- PROVIDED DATA:
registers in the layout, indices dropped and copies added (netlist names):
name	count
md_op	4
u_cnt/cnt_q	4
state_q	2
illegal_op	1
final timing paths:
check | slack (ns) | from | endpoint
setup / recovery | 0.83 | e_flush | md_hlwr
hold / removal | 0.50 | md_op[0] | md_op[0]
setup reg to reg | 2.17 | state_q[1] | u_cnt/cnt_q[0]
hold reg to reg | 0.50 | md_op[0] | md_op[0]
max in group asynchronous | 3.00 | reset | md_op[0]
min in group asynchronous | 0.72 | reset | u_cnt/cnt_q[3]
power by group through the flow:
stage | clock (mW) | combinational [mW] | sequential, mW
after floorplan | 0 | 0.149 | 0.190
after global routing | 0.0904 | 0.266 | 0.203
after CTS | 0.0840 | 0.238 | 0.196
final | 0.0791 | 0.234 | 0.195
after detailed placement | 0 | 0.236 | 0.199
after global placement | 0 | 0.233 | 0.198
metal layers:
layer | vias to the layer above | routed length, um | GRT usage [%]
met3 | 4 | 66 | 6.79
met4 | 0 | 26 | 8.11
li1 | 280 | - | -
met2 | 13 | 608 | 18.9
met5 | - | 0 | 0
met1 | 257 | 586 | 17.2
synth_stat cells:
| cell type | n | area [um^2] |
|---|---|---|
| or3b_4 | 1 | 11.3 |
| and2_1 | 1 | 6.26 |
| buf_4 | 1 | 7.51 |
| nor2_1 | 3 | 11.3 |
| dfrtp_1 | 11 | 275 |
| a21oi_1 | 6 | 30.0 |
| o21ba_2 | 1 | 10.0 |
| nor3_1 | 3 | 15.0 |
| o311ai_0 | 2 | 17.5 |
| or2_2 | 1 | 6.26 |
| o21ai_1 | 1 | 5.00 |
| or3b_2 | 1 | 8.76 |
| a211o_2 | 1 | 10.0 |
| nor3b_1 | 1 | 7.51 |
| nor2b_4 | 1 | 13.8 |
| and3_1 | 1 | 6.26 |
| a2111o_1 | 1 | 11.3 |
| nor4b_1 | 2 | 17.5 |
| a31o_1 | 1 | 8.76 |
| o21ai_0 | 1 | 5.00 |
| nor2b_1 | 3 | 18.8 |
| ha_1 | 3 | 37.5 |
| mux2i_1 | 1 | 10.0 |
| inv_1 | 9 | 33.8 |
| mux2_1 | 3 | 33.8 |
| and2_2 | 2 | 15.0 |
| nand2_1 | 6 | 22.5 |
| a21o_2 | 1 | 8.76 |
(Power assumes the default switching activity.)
### src/rtl/fft_top_prod_requant.sv
// Requantizer for FFT butterfly products: round-half-even right shift, saturate,
// count overflows. Two-stage pipeline, shift amount frozen per frame.
module fft_top_prod_requant #(
    parameter int DIN_WIDTH  = 37,
    parameter int DOUT_WIDTH = 22,
    parameter int CNT_WIDTH  = 16
) (
    input  logic                         clk,
    input  logic                         reset,
    input  logic                         ce,
    input  logic signed [DIN_WIDTH-1:0]  din,
    input  logic                         din_valid,
    input  logic                         din_last,
    input  logic [3:0]                   shift_cfg,
    input  logic                         ovf_clr,
    output logic signed [DOUT_WIDTH-1:0] dout,
    output logic                         dout_valid,
    output logic                         dout_last,
    output logic                         ovf,
    output logic [CNT_WIDTH-1:0]         ovf_count
);
    // One guard bit above the input keeps the rounding increment from wrapping.
    localparam int EW     = DIN_WIDTH + 1;
    localparam int STAGES = 2;
    localparam logic [EW-1:0]        ONE     = {{(EW-1){1'b0}}, 1'b1};
    localparam logic signed [EW-1:0] SAT_MAX = {{(EW-DOUT_WIDTH+1){1'b0}}, {(DOUT_WIDTH-1){1'b1}}};
    localparam logic signed [EW-1:0] SAT_MIN = ~SAT_MAX;

    typedef enum logic {IDLE = 1'b0, IN_FRAME = 1'b1} state_t;

    typedef struct packed {
        logic signed [EW-1:0] val;
        logic                 last;
    } stage_t;

    state_t      state;
    logic [3:0]  shift_act;
    logic [3:0]  shift_eff;
    logic        frame_start;

    // The first beat of a frame already uses the incoming shift_cfg.
    assign frame_start = (state == IDLE) && din_valid;
    assign shift_eff   = frame_start ? shift_cfg : shift_act;

    always_ff @(posedge clk) begin
        if (reset) begin
            state     <= IDLE;
            shift_act <= 4'd0;
        end else if (ce) begin
            if (frame_start)
                shift_act <= shift_cfg;
            case (state)
                IDLE:     if (din_valid && !din_last) state <= IN_FRAME;
                IN_FRAME: if (din_valid && din_last)  state <= IDLE;
                default:  state <= IDLE;
            endcase
        end
    end

    logic signed [EW-1:0] din_ext;
    logic signed [EW-1:0] q;
    logic signed [EW-1:0] rnd;
    logic [EW-1:0]        pow_s;
    logic [EW-1:0]        mask;
    logic [EW-1:0]        half;
    logic [EW-1:0]        rem;
    logic                 round_up;

    assign din_ext  = {din[DIN_WIDTH-1], din};
    assign q        = din_ext >>> shift_eff;
    assign pow_s    = ONE << shift_eff;
    assign mask     = pow_s - ONE;
    assign half     = pow_s >> 1;
    assign rem      = $unsigned(din_ext) & mask;
    // Ties go to the even neighbour; a zero shift never rounds.
    assign round_up = (shift_eff != 4'd0) && ((rem > half) || ((rem == half) && q[0]));
    assign rnd      = q + $signed({{(EW-1){1'b0}}, round_up});

    logic [STAGES:1] vld_pipe;
    stage_t          s1;

    always_ff @(posedge clk) begin
        if (reset) begin
            vld_pipe <= '0;
            s1       <= '0;
        end else if (ce) begin
            vld_pipe <= {vld_pipe[STAGES-1:1], din_valid};
            s1       <= '{val: rnd, last: din_last};
        end
    end

    assign dout_valid = vld_pipe[STAGES];

    logic                         sat_hi;
    logic                         sat_lo;
    logic                         ovf_next;
    logic signed [DOUT_WIDTH-1:0] dout_next;

    assign sat_hi   = $signed(s1.val) > SAT_MAX;
    assign sat_lo   = $signed(s1.val) < SAT_MIN;
    assign ovf_next = vld_pipe[1] && (sat_hi || sat_lo);

    always_comb begin
        dout_next = s1.val[DOUT_WIDTH-1:0];
        if (sat_hi)
            dout_next = SAT_MAX[DOUT_WIDTH-1:0];
        else if (sat_lo)
            dout_next = SAT_MIN[DOUT_WIDTH-1:0];
    end

    always_ff @(posedge clk) begin
        if (reset) begin
            dout      <= '0;
            dout_last <= 1'b0;
            ovf       <= 1'b0;
        end else if (ce) begin
            dout      <= dout_next;
            dout_last <= s1.last;
            ovf       <= ovf_next;
        end
    end

    // Counted as the saturated beat is issued; clear wins over that increment.
    always_ff @(posedge clk) begin
        if (reset)
            ovf_count <= '0;
        else if (ovf_clr)
            ovf_count <= '0;
        else if (ce && ovf_next && (ovf_count != '1))
            ovf_count <= ovf_count + 1'b1;
    end

endmodule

- WORK TASK: All entries are to be returned word for word.

- COMPLETED TASK:
registers in the layout, indices dropped and copies added (netlist names):
name	count
md_op	4
u_cnt/cnt_q	4
state_q	2
illegal_op	1
final timing paths:
check | slack (ns) | from | endpoint
setup / recovery | 0.83 | e_flush | md_hlwr
hold / removal | 0.50 | md_op[0] | md_op[0]
setup reg to reg | 2.17 | state_q[1] | u_cnt/cnt_q[0]
hold reg to reg | 0.50 | md_op[0] | md_op[0]
max in group asynchronous | 3.00 | reset | md_op[0]
min in group asynchronous | 0.72 | reset | u_cnt/cnt_q[3]
power by group through the flow:
stage | clock (mW) | combinational [mW] | sequential, mW
after floorplan | 0 | 0.149 | 0.190
after global routing | 0.0904 | 0.266 | 0.203
after CTS | 0.0840 | 0.238 | 0.196
final | 0.0791 | 0.234 | 0.195
after detailed placement | 0 | 0.236 | 0.199
after global placement | 0 | 0.233 | 0.198
metal layers:
layer | vias to the layer above | routed length, um | GRT usage [%]
met3 | 4 | 66 | 6.79
met4 | 0 | 26 | 8.11
li1 | 280 | - | -
met2 | 13 | 608 | 18.9
met5 | - | 0 | 0
met1 | 257 | 586 | 17.2
synth_stat cells:
| cell type | n | area [um^2] |
|---|---|---|
| or3b_4 | 1 | 11.3 |
| and2_1 | 1 | 6.26 |
| buf_4 | 1 | 7.51 |
| nor2_1 | 3 | 11.3 |
| dfrtp_1 | 11 | 275 |
| a21oi_1 | 6 | 30.0 |
| o21ba_2 | 1 | 10.0 |
| nor3_1 | 3 | 15.0 |
| o311ai_0 | 2 | 17.5 |
| or2_2 | 1 | 6.26 |
| o21ai_1 | 1 | 5.00 |
| or3b_2 | 1 | 8.76 |
| a211o_2 | 1 | 10.0 |
| nor3b_1 | 1 | 7.51 |
| nor2b_4 | 1 | 13.8 |
| and3_1 | 1 | 6.26 |
| a2111o_1 | 1 | 11.3 |
| nor4b_1 | 2 | 17.5 |
| a31o_1 | 1 | 8.76 |
| o21ai_0 | 1 | 5.00 |
| nor2b_1 | 3 | 18.8 |
| ha_1 | 3 | 37.5 |
| mux2i_1 | 1 | 10.0 |
| inv_1 | 9 | 33.8 |
| mux2_1 | 3 | 33.8 |
| and2_2 | 2 | 15.0 |
| nand2_1 | 6 | 22.5 |
| a21o_2 | 1 | 8.76 |
(Power assumes the default switching activity.)
### src/rtl/fft_top_prod_requant.sv
// Requantizer for FFT butterfly products: round-half-even right shift, saturate,
// count overflows. Two-stage pipeline, shift amount frozen per frame.
module fft_top_prod_requant #(
    parameter int DIN_WIDTH  = 37,
    parameter int DOUT_WIDTH = 22,
    parameter int CNT_WIDTH  = 16
) (
    input  logic                         clk,
    input  logic                         reset,
    input  logic                         ce,
    input  logic signed [DIN_WIDTH-1:0]  din,
    input  logic                         din_valid,
    input  logic                         din_last,
    input  logic [3:0]                   shift_cfg,
    input  logic                         ovf_clr,
    output logic signed [DOUT_WIDTH-1:0] dout,
    output logic                         dout_valid,
    output logic                         dout_last,
    output logic                         ovf,
    output logic [CNT_WIDTH-1:0]         ovf_count
);
    // One guard bit above the input keeps the rounding increment from wrapping.
    localparam int EW     = DIN_WIDTH + 1;
    localparam int STAGES = 2;
    localparam logic [EW-1:0]        ONE     = {{(EW-1){1'b0}}, 1'b1};
    localparam logic signed [EW-1:0] SAT_MAX = {{(EW-DOUT_WIDTH+1){1'b0}}, {(DOUT_WIDTH-1){1'b1}}};
    localparam logic signed [EW-1:0] SAT_MIN = ~SAT_MAX;

    typedef enum logic {IDLE = 1'b0, IN_FRAME = 1'b1} state_t;

    typedef struct packed {
        logic signed [EW-1:0] val;
        logic                 last;
    } stage_t;

    state_t      state;
    logic [3:0]  shift_act;
    logic [3:0]  shift_eff;
    logic        frame_start;

    // The first beat of a frame already uses the incoming shift_cfg.
    assign frame_start = (state == IDLE) && din_valid;
    assign shift_eff   = frame_start ? shift_cfg : shift_act;

    always_ff @(posedge clk) begin
        if (reset) begin
            state     <= IDLE;
            shift_act <= 4'd0;
        end else if (ce) begin
            if (frame_start)
                shift_act <= shift_cfg;
            case (state)
                IDLE:     if (din_valid && !din_last) state <= IN_FRAME;
                IN_FRAME: if (din_valid && din_last)  state <= IDLE;
                default:  state <= IDLE;
            endcase
        end
    end

    logic signed [EW-1:0] din_ext;
    logic signed [EW-1:0] q;
    logic signed [EW-1:0] rnd;
    logic [EW-1:0]        pow_s;
    logic [EW-1:0]        mask;
    logic [EW-1:0]        half;
    logic [EW-1:0]        rem;
    logic                 round_up;

    assign din_ext  = {din[DIN_WIDTH-1], din};
    assign q        = din_ext >>> shift_eff;
    assign pow_s    = ONE << shift_eff;
    assign mask     = pow_s - ONE;
    assign half     = pow_s >> 1;
    assign rem      = $unsigned(din_ext) & mask;
    // Ties go to the even neighbour; a zero shift never rounds.
    assign round_up = (shift_eff != 4'd0) && ((rem > half) || ((rem == half) && q[0]));
    assign rnd      = q + $signed({{(EW-1){1'b0}}, round_up});

    logic [STAGES:1] vld_pipe;
    stage_t          s1;

    always_ff @(posedge clk) begin
        if (reset) begin
            vld_pipe <= '0;
            s1       <= '0;
        end else if (ce) begin
            vld_pipe <= {vld_pipe[STAGES-1:1], din_valid};
            s1       <= '{val: rnd, last: din_last};
        end
    end

    assign dout_valid = vld_pipe[STAGES];

    logic                         sat_hi;
    logic                         sat_lo;
    logic                         ovf_next;
    logic signed [DOUT_WIDTH-1:0] dout_next;

    assign sat_hi   = $signed(s1.val) > SAT_MAX;
    assign sat_lo   = $signed(s1.val) < SAT_MIN;
    assign ovf_next = vld_pipe[1] && (sat_hi || sat_lo);

    always_comb begin
        dout_next = s1.val[DOUT_WIDTH-1:0];
        if (sat_hi)
            dout_next = SAT_MAX[DOUT_WIDTH-1:0];
        else if (sat_lo)
            dout_next = SAT_MIN[DOUT_WIDTH-1:0];
    end

    always_ff @(posedge clk) begin
        if (reset) begin
            dout      <= '0;
            dout_last <= 1'b0;
            ovf       <= 1'b0;
        end else if (ce) begin
            dout      <= dout_next;
            dout_last <= s1.last;
            ovf       <= ovf_next;
        end
    end

    // Counted as the saturated beat is issued; clear wins over that increment.
    always_ff @(posedge clk) begin
        if (reset)
            ovf_count <= '0;
        else if (ovf_clr)
            ovf_count <= '0;
        else if (ce && ovf_next && (ovf_count != '1))
            ovf_count <= ovf_count + 1'b1;
    end

endmodule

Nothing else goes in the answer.